Tribune: Le pape François appelle les évêques au dépouillement et au service

Par Correspondance particulière - Le pape François appelle les évêques au dépouillement et au service.

Le mercredi 23 octobre 2013, le pape François a suspendu Mgr Frans-Peter Tebartz-Van Elst qui dirigeait le diocèse de Limburg (Sud-Ouest de l’Allemagne) depuis 2008. Pourquoi une telle mesure? Et quelles leçons l’Église qui est en Afrique peut-elle tirer de cette affaire?
Mgr Tebartz a défrayé la chronique ces 5 dernières semaines. Plusieurs journaux allemands se sont intéressés à lui. Non pas parce que ses prédications attiraient des foules au Christ mais parce qu’il avait des penchants peu catholiques pour le luxe et le gaspillage de l’argent de l’Église (denier de culte, quêtes et dons des fidèles laïcs). On lui reproche, par exemple, d’avoir consacré 31 millions d’euros à la construction de la nouvelle maison diocésaine, une maison qui au départ devait coûter 5,5 millions d’euros. Le journal “Die Welt” pense même que le montant des travaux pourrait atteindre 40 millions d’euros . Pour la baignoire seule de cette maison, le diocèse de Limburg aurait dépensé 15 000 euros.
L’Église catholique allemande est loin d’avoir le monopole de ces excès de comportement. Des mégalomanes et dépensiers comme Mgr Tebartz existent dans les Églises africaines comme le laisse voir une enquête réalisée en octobre 2013 au Cameroun par “La Croix”. Les personnes interrogées par le journal catholique français se disaient scandalisées par les “mauvaises pratiques” de certains évêques. Par “mauvaises pratiques”, il convient d’entendre les détournements de fonds, la multiplication des quêtes et un goût affiché pour le luxe et la vie facile. “Il faut avoir une foi forte pour ne pas chanceler face à ces dérives”, ajoutaient-elles avant d’inviter le pape à prendre des sanctions contre ces évêques qui se sont progressivement éloignés des pauvres en raison d’un train de vie qui jure avec la pauvreté qu’ils ont choisie le jour de leur ordination . Ce triste constat vaut incontestablement pour d’autres pays africains. Car, si le journaliste de “La Croix” avait tendu son micro à des laïcs sénégalais, béninois, congolais, gabonais ou ivoiriens, ceux-ci n’auraient pas hésité un instant à fustiger le contre-témoignage donné quotidiennement par certains prélats.

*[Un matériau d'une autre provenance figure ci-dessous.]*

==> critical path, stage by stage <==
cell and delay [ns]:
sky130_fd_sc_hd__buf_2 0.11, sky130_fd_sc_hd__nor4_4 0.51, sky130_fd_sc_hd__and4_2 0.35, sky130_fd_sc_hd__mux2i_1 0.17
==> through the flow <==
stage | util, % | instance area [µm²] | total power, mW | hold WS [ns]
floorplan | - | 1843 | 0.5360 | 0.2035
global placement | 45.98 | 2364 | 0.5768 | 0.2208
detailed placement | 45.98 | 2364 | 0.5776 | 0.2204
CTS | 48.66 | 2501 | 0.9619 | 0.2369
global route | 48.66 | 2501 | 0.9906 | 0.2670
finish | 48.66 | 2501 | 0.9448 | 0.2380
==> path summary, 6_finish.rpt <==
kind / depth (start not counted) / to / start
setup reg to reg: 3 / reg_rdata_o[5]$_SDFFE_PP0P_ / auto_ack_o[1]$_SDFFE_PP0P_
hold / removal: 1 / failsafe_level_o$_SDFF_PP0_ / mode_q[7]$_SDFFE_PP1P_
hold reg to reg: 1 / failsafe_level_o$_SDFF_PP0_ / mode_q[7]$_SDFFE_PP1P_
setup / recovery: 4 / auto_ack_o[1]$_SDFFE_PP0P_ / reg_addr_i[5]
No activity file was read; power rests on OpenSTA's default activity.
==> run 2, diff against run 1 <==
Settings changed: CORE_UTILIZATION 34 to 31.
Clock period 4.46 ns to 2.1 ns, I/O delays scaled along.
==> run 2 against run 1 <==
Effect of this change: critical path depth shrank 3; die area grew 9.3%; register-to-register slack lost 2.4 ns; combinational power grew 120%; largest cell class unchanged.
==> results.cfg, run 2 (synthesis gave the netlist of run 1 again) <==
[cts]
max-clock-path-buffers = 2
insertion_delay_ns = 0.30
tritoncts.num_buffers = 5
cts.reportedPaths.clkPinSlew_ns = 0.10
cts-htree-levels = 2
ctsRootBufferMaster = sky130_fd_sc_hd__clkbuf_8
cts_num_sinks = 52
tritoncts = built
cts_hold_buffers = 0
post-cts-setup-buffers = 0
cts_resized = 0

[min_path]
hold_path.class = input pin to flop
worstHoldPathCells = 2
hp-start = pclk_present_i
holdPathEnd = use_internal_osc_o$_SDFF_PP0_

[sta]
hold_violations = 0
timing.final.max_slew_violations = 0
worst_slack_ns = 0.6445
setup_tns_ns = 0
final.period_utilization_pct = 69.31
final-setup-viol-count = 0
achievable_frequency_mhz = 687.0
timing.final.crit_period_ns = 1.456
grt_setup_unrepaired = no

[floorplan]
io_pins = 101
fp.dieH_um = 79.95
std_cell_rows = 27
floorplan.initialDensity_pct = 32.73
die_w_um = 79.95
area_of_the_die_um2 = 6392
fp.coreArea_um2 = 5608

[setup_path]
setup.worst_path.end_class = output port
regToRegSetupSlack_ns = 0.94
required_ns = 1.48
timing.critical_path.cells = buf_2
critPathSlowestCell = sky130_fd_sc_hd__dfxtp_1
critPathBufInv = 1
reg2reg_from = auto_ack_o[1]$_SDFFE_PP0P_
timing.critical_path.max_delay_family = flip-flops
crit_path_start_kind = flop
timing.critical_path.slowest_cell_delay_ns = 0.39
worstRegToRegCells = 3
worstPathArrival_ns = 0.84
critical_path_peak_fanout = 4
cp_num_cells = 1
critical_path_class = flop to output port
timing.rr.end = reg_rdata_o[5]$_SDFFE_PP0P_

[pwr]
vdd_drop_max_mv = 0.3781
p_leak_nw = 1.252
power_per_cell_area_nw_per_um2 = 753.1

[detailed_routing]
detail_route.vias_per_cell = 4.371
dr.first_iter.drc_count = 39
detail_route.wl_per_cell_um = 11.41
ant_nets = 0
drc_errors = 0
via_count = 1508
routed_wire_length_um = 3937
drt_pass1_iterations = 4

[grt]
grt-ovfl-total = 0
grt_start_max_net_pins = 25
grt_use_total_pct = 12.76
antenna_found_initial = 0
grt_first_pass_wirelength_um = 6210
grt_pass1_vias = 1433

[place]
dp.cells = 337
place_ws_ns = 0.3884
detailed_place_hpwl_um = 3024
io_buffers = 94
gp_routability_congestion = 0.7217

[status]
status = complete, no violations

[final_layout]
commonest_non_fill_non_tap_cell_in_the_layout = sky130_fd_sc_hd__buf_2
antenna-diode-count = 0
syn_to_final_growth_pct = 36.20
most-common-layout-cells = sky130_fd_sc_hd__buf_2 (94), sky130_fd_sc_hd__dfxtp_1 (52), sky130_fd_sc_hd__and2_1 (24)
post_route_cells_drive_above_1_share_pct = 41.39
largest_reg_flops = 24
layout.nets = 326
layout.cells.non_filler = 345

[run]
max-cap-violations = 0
==> src/design/occr_ctrl.sv <==
// Function
// - Low-voltage select only acts with UART pass-through; 0 gives 3.3 V, 1 gives 2.8 V.
// - Low-voltage select plus UART pass-through forces the bypass switch off.
// - Misc bit 3: zero keeps ID pull-up on, one turns it off.
// - Misc bit 2 connects the weak D+ pull-up while set.
// - Session request: D+ pull-up 7.5 ms, charge 32 ms, discharge 13 ms, in order.
// - Session-request start clears itself when done; writing zero does nothing.
// - Bypass-disable zero: bypass on below 3.6 V supply; one: bypass off.
// - Audio bit 5 closes right/mic switch, bit 4 left switch; bits 7:6 reserved.
// - Audio bit 3 biases right line, bit 2 biases left line.
// - Audio bit 1 enables pulse receive, bit 0 pulse transmit; all reset zero.
// - Transmit high pulse lasts programmed clock count; resets to 15h.
// - Transmit low pulse lasts programmed clock count; resets to 2Ah.
// - Receive recovery time is value times 0.25 ms, reset 64h, only with receive on.
// - Interrupt detection time is value times 0.25 ms, reset C8h.
// - Delay zero: flag follows pin low; else flag after pin low programmed time.
`timescale 1ns/1ps
`include "occr_consts.svh"

module occr_ctrl
	import occr_pkg::*;
#(
	parameter int TICK_CYCLES = `OCCR_TICK_CYCLES
) (
	input  wire logic             mclk_in,
	input  wire logic             rst_in,
	input  wire occr_reg_req_t    reg_req_in,
	output logic [7:0]            reg_rdata_out,
	input  wire logic             uart_pass_en_in,
	input  wire logic             vcc_below_3v6_in,
	input  wire logic             accessory_irq_pin_low_in,
	input  wire logic             tx_pulse_req_in,
	input  wire logic             rx_edge_in,
	output occr_analog_ctl_t      analog_ctl_out,
	output logic                  srp_busy_out,
	output logic                  dm_tx_active_out,
	output logic                  dm_tx_level_out,
	output logic                  rx_recovery_busy_out,
	output logic                  accessory_irq_flag_out
);

	// Refuse a prescaler length that the 16-bit divider cannot count
	if (TICK_CYCLES < 2 || TICK_CYCLES > 65536) begin : g_tick_check
		$error("TICK_CYCLES out of range");
	end

	localparam int NCH = 3;  // Timer channels: 0 session request, 1 receive, 2 interrupt

	// Registers
	logic [7:0]      misc_ff;
	logic [7:0]      audio_ff;
	logic [7:0]      tx_high_ff;
	logic [7:0]      tx_low_ff;
	logic [7:0]      rx_recovery_ff;
	logic [7:0]      irq_delay_ff;
	logic [1:0]      vcc_sync_ff;
	logic [1:0]      irq_sync_ff;
	occr_srp_state_t srp_state_ff;
	occr_srp_state_t nxt_srp_state;
	logic [7:0]      srp_ticks_ff;
	occr_tx_state_t  tx_state_ff;
	logic [7:0]      tx_cnt_ff;
	logic            tx_level_ff;
	logic            rx_busy_ff;
	logic [7:0]      rx_ticks_ff;
	logic [7:0]      irq_ticks_ff;
	logic            irq_flag_ff;
	logic [NCH-1:0]  tick;
	logic [NCH-1:0]  tick_restart;

	// Address decode
	wire wr_misc_set  = reg_req_in.wr && reg_req_in.addr == `OCCR_MISC_SET_ADDR;
	wire wr_misc_clr  = reg_req_in.wr && reg_req_in.addr == `OCCR_MISC_CLR_ADDR;
	wire wr_audio_set = reg_req_in.wr && reg_req_in.addr == `OCCR_AUDIO_SET_ADDR;
	wire wr_audio_clr = reg_req_in.wr && reg_req_in.addr == `OCCR_AUDIO_CLR_ADDR;
	wire wr_tx_high   = reg_req_in.wr && reg_req_in.addr == `OCCR_TX_HIGH_ADDR;
	wire wr_tx_low    = reg_req_in.wr && reg_req_in.addr == `OCCR_TX_LOW_ADDR;
	wire wr_rx_rec    = reg_req_in.wr && reg_req_in.addr == `OCCR_RX_RECOVERY_ADDR;
	wire wr_irq_dly   = reg_req_in.wr && reg_req_in.addr == `OCCR_IRQ_DELAY_ADDR;

	// Synchronised pin levels
	wire vcc_low  = vcc_sync_ff[1];
	wire irq_low  = irq_sync_ff[1];

	// Field views
	wire low_vsel   = misc_ff[`OCCR_MISC_LOW_VSEL_BIT];
	wire bypass_dis = misc_ff[`OCCR_MISC_BYPASS_DIS_BIT];
	wire tx_en      = audio_ff[`OCCR_AUDIO_TX_EN_BIT];
	wire rx_en      = audio_ff[`OCCR_AUDIO_RX_EN_BIT];

	// Session request: start on a one written at the set address, done at end of discharge
	wire srp_start = wr_misc_set && reg_req_in.wdata[`OCCR_MISC_SRP_START_BIT];
	wire srp_abort = wr_misc_clr && reg_req_in.wdata[`OCCR_MISC_SRP_START_BIT];
	wire srp_done  = srp_state_ff == OCCR_SRP_DISCH && tick[0] &&
		srp_ticks_ff == 8'(`OCCR_SRP_DISCH_TICKS - 1);

	// Set/clear update; a sequencer restart in the completion cycle keeps the bit set
	wire [7:0] misc_wset = wr_misc_set ? reg_req_in.wdata : 8'h00;
	wire [7:0] misc_wclr = wr_misc_clr ? reg_req_in.wdata : 8'h00;
	wire [7:0] misc_auto = srp_done ? (8'h01 << `OCCR_MISC_SRP_START_BIT) : 8'h00;
	wire [7:0] nxt_misc  = ((misc_ff & ~misc_wclr & ~misc_auto) | misc_wset)
		& `OCCR_MISC_IMPL_MASK;
	wire [7:0] audio_wset = wr_audio_set ? reg_req_in.wdata : 8'h00;
	wire [7:0] audio_wclr = wr_audio_clr ? reg_req_in.wdata : 8'h00;
	wire [7:0] nxt_audio  = ((audio_ff & ~audio_wclr) | audio_wset)
		& `OCCR_AUDIO_IMPL_MASK;

	// Read mux; both addresses of a pair return the current value, unmapped reads zero
	assign reg_rdata_out =
		(reg_req_in.addr == `OCCR_MISC_SET_ADDR  ||
		 reg_req_in.addr == `OCCR_MISC_CLR_ADDR)   ? misc_ff :
		(reg_req_in.addr == `OCCR_AUDIO_SET_ADDR ||
		 reg_req_in.addr == `OCCR_AUDIO_CLR_ADDR)  ? audio_ff :
		(reg_req_in.addr == `OCCR_TX_HIGH_ADDR)     ? tx_high_ff :
		(reg_req_in.addr == `OCCR_TX_LOW_ADDR)      ? tx_low_ff :
		(reg_req_in.addr == `OCCR_RX_RECOVERY_ADDR) ? rx_recovery_ff :
		(reg_req_in.addr == `OCCR_IRQ_DELAY_ADDR)   ? irq_delay_ff : 8'h00;

	// Register storage
	always_ff @(posedge mclk_in) begin
		if (rst_in) begin
			misc_ff        <= `OCCR_MISC_RESET;
			audio_ff       <= `OCCR_AUDIO_RESET;
			tx_high_ff     <= `OCCR_TX_HIGH_RESET;
			tx_low_ff      <= `OCCR_TX_LOW_RESET;
			rx_recovery_ff <= `OCCR_RX_RECOVERY_RESET;
			irq_delay_ff   <= `OCCR_IRQ_DELAY_RESET;
		end else begin
			misc_ff        <= nxt_misc;
			audio_ff       <= nxt_audio;
			tx_high_ff     <= wr_tx_high ? reg_req_in.wdata : tx_high_ff;
			tx_low_ff      <= wr_tx_low  ? reg_req_in.wdata : tx_low_ff;
			rx_recovery_ff <= wr_rx_rec  ? reg_req_in.wdata : rx_recovery_ff;
			irq_delay_ff   <= wr_irq_dly ? reg_req_in.wdata : irq_delay_ff;
		end
	end

	// Two-flop synchronisers for the analog comparator levels
	always_ff @(posedge mclk_in) begin
		if (rst_in) begin
			vcc_sync_ff <= 2'b00;
			irq_sync_ff <= 2'b00;
		end else begin
			vcc_sync_ff <= {vcc_sync_ff[0], vcc_below_3v6_in};
			irq_sync_ff <= {irq_sync_ff[0], accessory_irq_pin_low_in};
		end
	end

	// Restartable 0.25 ms prescalers, one per timer so every interval starts on a full tick
	assign tick_restart[0] = srp_start;
	assign tick_restart[1] = rx_en && rx_edge_in;
	assign tick_restart[2] = !irq_low;
	genvar g;
	generate
		for (g = 0; g < NCH; g++) begin : g_tick
			logic [15:0] div_ff;
			assign tick[g] = div_ff == 16'(TICK_CYCLES - 1);
			always_ff @(posedge mclk_in) begin
				if (rst_in || tick_restart[g] || tick[g]) begin
					div_ff <= 16'h0000;
				end else begin
					div_ff <= div_ff + 16'h0001;
				end
			end
		end
	endgenerate

	// Session-request sequencer, phases counted in ticks
	always_comb begin
		nxt_srp_state = srp_state_ff;
		case (srp_state_ff)
			OCCR_SRP_IDLE: begin
				nxt_srp_state = OCCR_SRP_IDLE;
			end
			OCCR_SRP_DP: begin
				if (tick[0] && srp_ticks_ff == 8'(`OCCR_SRP_DP_TICKS - 1)) begin
					nxt_srp_state = OCCR_SRP_CHRG;
				end
			end
			OCCR_SRP_CHRG: begin
				if (tick[0] && srp_ticks_ff == 8'(`OCCR_SRP_CHRG_TICKS - 1)) begin
					nxt_srp_state = OCCR_SRP_DISCH;
				end
			end
			OCCR_SRP_DISCH: begin
				if (srp_done) begin
					nxt_srp_state = OCCR_SRP_IDLE;
				end
			end
			default: begin
				nxt_srp_state = OCCR_SRP_IDLE;
			end
		endcase
		if (srp_abort) begin
			nxt_srp_state = OCCR_SRP_IDLE;
		end
		if (srp_start) begin
			nxt_srp_state = OCCR_SRP_DP;
		end
	end

	// Sequencer state and phase tick count
	always_ff @(posedge mclk_in) begin
		if (rst_in) begin
			srp_state_ff <= OCCR_SRP_IDLE;
			srp_ticks_ff <= 8'h00;
		end else begin
			srp_state_ff <= nxt_srp_state;
			if (srp_start || nxt_srp_state != srp_state_ff) begin
				srp_ticks_ff <= 8'h00;
			end else if (tick[0]) begin
				srp_ticks_ff <= srp_ticks_ff + 8'h01;
			end
		end
	end

	// Transmit pulse: high for the high count, then low for the low count
	always_ff @(posedge mclk_in) begin
		if (rst_in || !tx_en) begin
			tx_state_ff <= OCCR_TX_IDLE;
			tx_cnt_ff   <= 8'h00;
			tx_level_ff <= 1'b0;
		end else begin
			case (tx_state_ff)
				OCCR_TX_IDLE: begin
					if (tx_pulse_req_in) begin
						tx_state_ff <= OCCR_TX_HIGH;
						tx_cnt_ff   <= 8'h01;
						tx_level_ff <= 1'b1;
					end
				end
				OCCR_TX_HIGH: begin
					if (tx_cnt_ff >= tx_high_ff) begin
						tx_state_ff <= OCCR_TX_LOW;
						tx_cnt_ff   <= 8'h01;
						tx_level_ff <= 1'b0;
					end else begin
						tx_cnt_ff <= tx_cnt_ff + 8'h01;
					end
				end
				OCCR_TX_LOW: begin
					if (tx_cnt_ff >= tx_low_ff) begin
						tx_state_ff <= OCCR_TX_IDLE;
						tx_cnt_ff   <= 8'h00;
					end else begin
						tx_cnt_ff <= tx_cnt_ff + 8'h01;
					end
				end
				default: begin
					tx_state_ff <= OCCR_TX_IDLE;
					tx_cnt_ff   <= 8'h00;
					tx_level_ff <= 1'b0;
				end
			endcase
		end
	end

	// Receive polarity recovery: a new edge restarts the window
	always_ff @(posedge mclk_in) begin
		if (rst_in || !rx_en) begin
			rx_busy_ff  <= 1'b0;
			rx_ticks_ff <= 8'h00;
		end else if (rx_edge_in) begin
			rx_busy_ff  <= rx_recovery_ff != 8'h00;
			rx_ticks_ff <= 8'h00;
		end else if (rx_busy_ff && tick[1]) begin
			rx_ticks_ff <= rx_ticks_ff + 8'h01;
			if (rx_ticks_ff + 8'h01 >= rx_recovery_ff) begin
				rx_busy_ff <= 1'b0;
			end
		end
	end

	// Interrupt debounce; the count saturates so a long low never wraps
	always_ff @(posedge mclk_in) begin
		if (rst_in || !irq_low) begin
			irq_ticks_ff <= 8'h00;
			irq_flag_ff  <= 1'b0;
		end else if (irq_delay_ff == 8'h00) begin
			irq_flag_ff <= 1'b1;
		end else if (tick[2] && !irq_flag_ff) begin
			irq_ticks_ff <= irq_ticks_ff + 8'h01;
			if (irq_ticks_ff + 8'h01 >= irq_delay_ff) begin
				irq_flag_ff <= 1'b1;
			end
		end
	end

	// Analog controls; bypass follows the synchronised supply level and is forced off by low-voltage select with UART pass-through
	assign analog_ctl_out.regulator_low_voltage_select = low_vsel && uart_pass_en_in;
	assign analog_ctl_out.regulator_bypass_on = vcc_low && !bypass_dis &&
		!(low_vsel && uart_pass_en_in);
	assign analog_ctl_out.id_pullup_on = !misc_ff[`OCCR_MISC_ID_PU_OFF_BIT];
	assign analog_ctl_out.dplus_weak_pullup_on = misc_ff[`OCCR_MISC_DP_WEAK_BIT];
	assign analog_ctl_out.dplus_pullup_srp = srp_state_ff == OCCR_SRP_DP;
	assign analog_ctl_out.vbus_charge_resistor = srp_state_ff == OCCR_SRP_CHRG;
	assign analog_ctl_out.vbus_discharge_resistor = srp_state_ff == OCCR_SRP_DISCH;
	assign analog_ctl_out.right_mic_switch_on = audio_ff[`OCCR_AUDIO_RSW_BIT];
	assign analog_ctl_out.left_speaker_switch_on = audio_ff[`OCCR_AUDIO_LSW_BIT];
	assign analog_ctl_out.right_line_bias_on = audio_ff[`OCCR_AUDIO_RBIAS_BIT];
	assign analog_ctl_out.left_line_bias_on = audio_ff[`OCCR_AUDIO_LBIAS_BIT];

	// Status outputs
	assign srp_busy_out           = srp_state_ff != OCCR_SRP_IDLE;
	assign dm_tx_active_out       = tx_state_ff != OCCR_TX_IDLE;
	assign dm_tx_level_out        = tx_level_ff;
	assign rx_recovery_busy_out   = rx_busy_ff;
	assign accessory_irq_flag_out = irq_flag_ff;

endmodule : occr_ctrl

Que l’on nous comprenne bien! Loin de nous l’idée que les évêques devraient porter des haillons et manger dans des gamelles comme les talibés de Dakar, de Bamako ou de Niamey. Nul doute qu’ils ont le droit d’avoir le minimum pour mener une vie digne et décente. Est-il pour autant acceptable que certains d’entre eux dorment dans des palais au lieu de partager le presbytère avec le curé et ses vicaires? Est-il normal qu’ils utilisent les maigres ressources de leur diocèse pour se rendre en Europe plusieurs fois dans l’année? Est-il charitable qu’ils possèdent 2 à 3 véhicules tandis que nombre de leurs prêtres ne disposent même pas d’une bicyclette pour visiter les communautés chrétiennes rurales? Sont-ils obligés de voyager en première classe quand ils prennent l’avion, eux dont les lettres pastorales nous exhortent régulièrement à la simplicité et à la sobriété? Est-il sensé qu’ils vivent dans un luxe insolent alors que plusieurs prêtres sont sans honoraires et que de nombreux enseignants de l’école catholique sont privés de salaire depuis plusieurs mois? À notre connaissance, vider les caisses d’un diocèse ou d’une paroisse pour préparer ses vieux jours ne fait pas partie des charismes énumérés par l’apôtre Paul dans sa 1ere lettre aux Corinthiens (chapitre 12, 4-11). Le même Paul affirme avoir œuvré nuit et jour, dans le travail et dans la peine (il était fabricant de tentes), pour ne dépendre de personne (1 Thessaloniciens 2, 9 // 2 Thessaloniciens 3, 7-8). Lors des adieux à Milet, il le rappelle en ces termes: “Les mains que voici ont pourvu à mes besoins et à ceux de mes compagnons” (Ac 20, 35). Il n’est pas interdit à un évêque de travailler de ses mains pour se prendre en charge au lieu de tout attendre des laïcs et, s’il veut faire des folies, que ce ne soit pas avec l’argent des fidèles laïcs mais avec le salaire gagné à la sueur de son front! Revenons à nos moutons pour dire que, le pillage des biens du diocèse n’étant pas un charisme reconnu par l’Église, il est juste et bon que les évêques ayant ruiné financièrement leurs diocèses soient purement et simplement limogés comme l’ancien évêque de Limburg fut limogé par le pape François.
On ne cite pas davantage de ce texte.